#### THE TASK
Two lines mark the range in the entries below: the one holding "- around 5800 um2" and the one holding "[power breakdown]". Set down those two and all lines between them, exactly.

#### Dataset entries
==> design.v <==
module mux_32_1 (		
		input wire [31:0] MuxInR0,
		input wire [31:0] MuxInR1,
		input wire [31:0] MuxInR2, 
		input wire [31:0] MuxInR3, 
		input wire [31:0] MuxInR4, 
		input wire [31:0] MuxInR5, 
		input wire [31:0] MuxInR6, 
		input wire [31:0] MuxInR7,								
		input wire [31:0] MuxInR8, 
		input wire [31:0] MuxInR9, 
		input wire [31:0] MuxInR10, 
		input wire [31:0] MuxInR11, 
		input wire [31:0] MuxInR12, 
		input wire [31:0] MuxInR13, 
		input wire [31:0] MuxInR14, 
		input wire [31:0] MuxInR15,
		input wire [31:0] MuxInHI, 
		input wire [31:0] MuxInLO, 
		input wire [31:0] MuxInZHI, 
		input wire [31:0] MuxInZLO, 
		input wire [31:0] MuxInPC, 
		input wire [31:0] MuxInMDR, 
		input wire [31:0] MuxInMAR,
		input wire [31:0] MuxInPort, 
		input wire [31:0] MuxInC,
		input wire [4:0] MuxSelect,
		output reg [31:0] MuxOut
		);
		always @ (*) begin
			case (MuxSelect)
				5'b00000: MuxOut <= MuxInR0;
				5'b00001: MuxOut <= MuxInR1;
				5'b00010: MuxOut <= MuxInR2;
				5'b00011: MuxOut <= MuxInR3;
				5'b00100: MuxOut <= MuxInR4;
				5'b00101: MuxOut <= MuxInR5;
				5'b00110: MuxOut <= MuxInR6;
				5'b00111: MuxOut <= MuxInR7;
				5'b01000: MuxOut <= MuxInR8;
				5'b01001: MuxOut <= MuxInR9;
				5'b01010: MuxOut <= MuxInR10;
				5'b01011: MuxOut <= MuxInR11;
				5'b01100: MuxOut <= MuxInR12;
				5'b01101: MuxOut <= MuxInR13;
				5'b01110: MuxOut <= MuxInR14;
				5'b01111: MuxOut <= MuxInR15;
				5'b10000: MuxOut <= MuxInHI;
				5'b10001: MuxOut <= MuxInLO;
				5'b10010: MuxOut <= MuxInZHI;
				5'b10011: MuxOut <= MuxInZLO;
				5'b10100: MuxOut <= MuxInPC;
				5'b10101: MuxOut <= MuxInMDR;
				5'b10110: MuxOut <= MuxInMAR;
				5'b10111: MuxOut <= MuxInPort;
				5'b11000: MuxOut <= MuxInC;
				default: MuxOut <= 32'b0;
			endcase
		end 			
endmodule 
==> run.sh <==
#!/bin/bash
# OpenROAD 26Q1-2900-gdf79404cd8, Yosys 0.63+post, stock flow scripts
make -C /OpenROAD-flow-scripts/flow DESIGN_CONFIG=/design/flow/config.mk WORK_HOME=/design/flow/orfs finish
==> config.mk <==
export PLATFORM = sky130hd
export DESIGN_NAME = mux_32_1
export DESIGN_NICKNAME = mux_32_1
export VERILOG_FILES = /design/flow/design.v
export SDC_FILE = /design/flow/constraint.sdc
export NUM_CORES = 4
export LEC_CHECK = 1
export CORE_AREA = 10 10 324 324
export DIE_AREA = 0 0 334 334
==> constraint.sdc <==
current_design mux_32_1

set clk_period 5.3
set clk_io_pct 0.2

create_clock -name clk0 -period $clk_period

set non_clock_inputs [all_inputs -no_clocks]
set_input_delay [expr $clk_period * $clk_io_pct] -clock clk0 $non_clock_inputs
set_output_delay [expr $clk_period * $clk_io_pct] -clock clk0 [all_outputs]
==> flow_summary.rst <==
Metrics
=======

.. list-table::
   :header-rows: 1

   * - Metric
     - Value
   * - Num ports
     - 837
   * - Quantity of I/O buffers inserted on ports
     - between 800 and 900
   * - Power density over the cells
     - 78.70 nW/um2
   * - Post-DRT Antenna Nets
     - 0
   * - Min-Delay Path Class
     - in -> out
   * - Number of vias per cell
     - roughly 4.3
   * - Most frequent cell after synthesis
     - sky130_fd_sc_hd__a22oi_1
   * - FP Rows
     - ~120
   * - Share of cells above drive strength 1
     - 10.34%
   * - DP Wirelength
     - ~120000 um
   * - Maximum resistive drop on vdd
     - ~0.000026 V
   * - Largest net degree at the start of global routing
     - 33
   * - Worst slew margin
     - around 24%
   * - Total of clock buffers placed in the layout
     - 0
   * - Met1 Use GR
     - between 20 and 30%
   * - Initial DRT Pass Iterations
     - 7
   * - Most heavily used metal layer in global routing
     - met2
   * - Cell area after synthesis
     - just under 6000 um2
   * - Final number of max-transition violations
     - 0
   * - Number of hold-slack violations in the final timing report
     - 0
   * - Fillers
     - between 10000 and 15000
   * - Cell types with the largest area share after synthesis
     - sky130_fd_sc_hd__a22oi_1 (23%), sky130_fd_sc_hd__mux2i_1 (16%), sky130_fd_sc_hd__a22o_1 (7.4%)
   * - Number of global-route vias before repair
     - around 13000
   * - Total via count after detailed routing
     - about 13000
   * - Antenna violations before repair
     - ~190
   * - Number of setup violations in the final report
     - 0
   * - Final Power
     - 1.295 mW
   * - M3 GR Usage
     - 14.78%
   * - Post-Route Setup TNS
     - 0 ns
   * - Remaining global-route overflow
     - 0
   * - Worst Tran Pin Value
     - about 1.1 ns
   * - Unique masters post-synth
     - 63
   * - Worst setup SP type
     - input port
   * - Post-synth seq share
     - 0%
   * - Post-CTS setup-driven buffer insertion count
     - 0
   * - Total routed wirelength
     - roughly 140000 um
   * - RSZ-0062 raised after global routing
     - false
   * - Syn. warnings
     - 1
   * - Mean Syn Cell Area
     - between 7 and 8 um2
   * - Synth area leader
     - sky130_fd_sc_hd__a22oi_1
   * - Utilization after layout
     - 16.77%
   * - Global-route wire length before repair
     - between 150000 and 200000 um
   * - Fin crit period
     - ~5.2 ns
   * - DRC Markers
     - 0
   * - GRT Total Usage
     - 23.57%
   * - Logic area
     - ~5500 um2
   * - Core utilization before placement
     - 5.901%
   * - Horizontal die dimension
     - about 330 um
   * - Leakage
     - approximately 5.7 nW
   * - Sequential cell count of the final layout
     - 0
   * - Dominant cell area share
     - between 20% and 30%
   * - Data arrival time at the worst-slack endpoint
     - roughly 4.1 ns
   * - Sequential standard cell area
     - 0 um2
   * - Chip area
     - ~110000 um2
   * - CP endpoint kind
     - output port
   * - Endpoint required time on the critical path
     - about 4.2 ns
   * - DIE HEIGHT
     - 334 um
   * - Count of tool warnings
     - 32
   * - DRC marker count from the first detailed-route iteration
     - between 1000 and 1500
   * - Max-cap check violation count
     - 0
   * - Number of cells produced by synthesis
     - about 800
   * - Met2 global-route usage
     - 34.72%
   * - Routed WL per cell
     - roughly 46 um
   * - Signed area change from the synthesized netlist to the final layout
     - 184.2%
   * - Largest fanout of any net on the critical path
     - 30
   * - Timing-limited maximum frequency
     - roughly 0.19 GHz
   * - Run status
     - finished, final reports clean
   * - Top cell types by occurrence after synthesis
     - sky130_fd_sc_hd__a22oi_1 (175), sky130_fd_sc_hd__mux2i_1 (90), sky130_fd_sc_hd__buf_2 (50)
   * - Core ar.
     - around 100000 um2
   * - Synthesized chip area reported by yosys
     - around 5800 um2
   * - Last weighted congestion value of the routability-driven placer
     - just over 1
   * - Part of the cycle the worst path needs
     - between 90% and 100%
   * - Crit path kind
     - in -> out
   * - Cell count listed in synth_stat.txt
     - around 800
[worst paths after layout]
| path | startpoint | end | cells after the start |
|---|---|---|---|
| min | MuxInR2[13] | MuxOut[13] | 5 |
| max | MuxSelect[0] | MuxOut[5] | 9 |
[power breakdown]
part / switching [mW] / internal, mW
combinational: 0.542 / 0.754
sequential: 0 / 0
clock: 0 / 0.00000125
[critical path, cell delays in order]
cell                              delay [ns]
sky130_fd_sc_hd__buf_4                  0.40
sky130_fd_sc_hd__buf_4                  0.24
sky130_fd_sc_hd__nand2_1                0.21
sky130_fd_sc_hd__or3_1                  0.52
sky130_fd_sc_hd__o221ai_1               0.58
sky130_fd_sc_hd__buf_4                  0.22
sky130_fd_sc_hd__a221oi_1               0.04
sky130_fd_sc_hd__nand4b_1               0.20
sky130_fd_sc_hd__clkdlybuf4s50_1        0.59
[layer usage]
layer  part of all wire, %  up-vias
met5                  0.99        -
met2                    42      962
met3                    14      339
met4                   2.5      222
li1                      -     5195
met1                    41     6107
[cell usage in the layout, fill, tap and decap left out, types with 5 or more instances in the layout]
| cell type | n |
|---|---|
| sky130_fd_sc_hd__mux2i_1 | 90 |
| sky130_fd_sc_hd__a32oi_1 | 7 |
| sky130_fd_sc_hd__a221oi_1 | 26 |
| sky130_fd_sc_hd__or3_1 | 7 |
| sky130_fd_sc_hd__mux2_2 | 12 |
| sky130_fd_sc_hd__and4_1 | 7 |
| sky130_fd_sc_hd__mux4_2 | 5 |
| sky130_fd_sc_hd__nand3_1 | 13 |
| sky130_fd_sc_hd__nand4_1 | 35 |
| sky130_fd_sc_hd__clkdlybuf4s50_1 | 830 |
| sky130_fd_sc_hd__buf_4 | 110 |
| sky130_fd_sc_hd__nor3_1 | 17 |
| sky130_fd_sc_hd__diode_2 | 48 |
| sky130_fd_sc_hd__a2111oi_0 | 6 |
| sky130_fd_sc_hd__a22oi_1 | 174 |
| sky130_fd_sc_hd__nand2b_1 | 8 |
| sky130_fd_sc_hd__nor2_4 | 15 |
| sky130_fd_sc_hd__a21oi_1 | 21 |
| sky130_fd_sc_hd__buf_12 | 6 |
| sky130_fd_sc_hd__o21ai_0 | 10 |
| sky130_fd_sc_hd__or4_1 | 11 |
| sky130_fd_sc_hd__o22ai_1 | 23 |
| sky130_fd_sc_hd__nor2_1 | 24 |
| sky130_fd_sc_hd__nor3_2 | 6 |
| sky130_fd_sc_hd__nand2_1 | 39 |
| sky130_fd_sc_hd__a22o_1 | 49 |
| sky130_fd_sc_hd__nor4_1 | 10 |
| sky130_fd_sc_hd__and3_1 | 24 |
[per-stage QoR]
stage / hold slack (ns) / std cells / setup slack (ns) / cell area (um2)
floorplan: 2.197 / 803 / 1.661 / 5791
global placement: 2.984 / 2950 / -0.1959 / 16320
detailed placement: 3.018 / 2950 / -0.1683 / 16320
CTS: 3.018 / 2950 / 0.03688 / 16330
global route: 3.063 / 2965 / 0.03888 / 16380
finish: 3.066 / 2998 / 0.1340 / 16460
[what timing repair did]
item,4_1_cts,5_1_grt
gates resized,2,2
hold buffers,0,0
endpoints found under the setup margin,2,2
hold endpoints to repair,0,0
[cell families after synthesis]
| kind of cell | synth area share [%] |
|---|---|
| buffers and inverters | 8.665 |
| AND/OR/NAND/NOR | 25.06 |
| AND-OR/OR-AND | 46.24 |
| multiplexers | 20.03 |
[layout make-up]
class                      count  share of cell area, %
multi-input combinational    713                  33.15
antenna                       48                 0.7298
timing repair buffer         948                  56.29
tap                         1287                  9.784
inverter                       2                0.04561
Power is estimated from default activity; no workload was simulated.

#### OUTPUT BELOW
     - around 5800 um2
   * - Last weighted congestion value of the routability-driven placer
     - just over 1
   * - Part of the cycle the worst path needs
     - between 90% and 100%
   * - Crit path kind
     - in -> out
   * - Cell count listed in synth_stat.txt
     - around 800
[worst paths after layout]
| path | startpoint | end | cells after the start |
|---|---|---|---|
| min | MuxInR2[13] | MuxOut[13] | 5 |
| max | MuxSelect[0] | MuxOut[5] | 9 |
[power breakdown]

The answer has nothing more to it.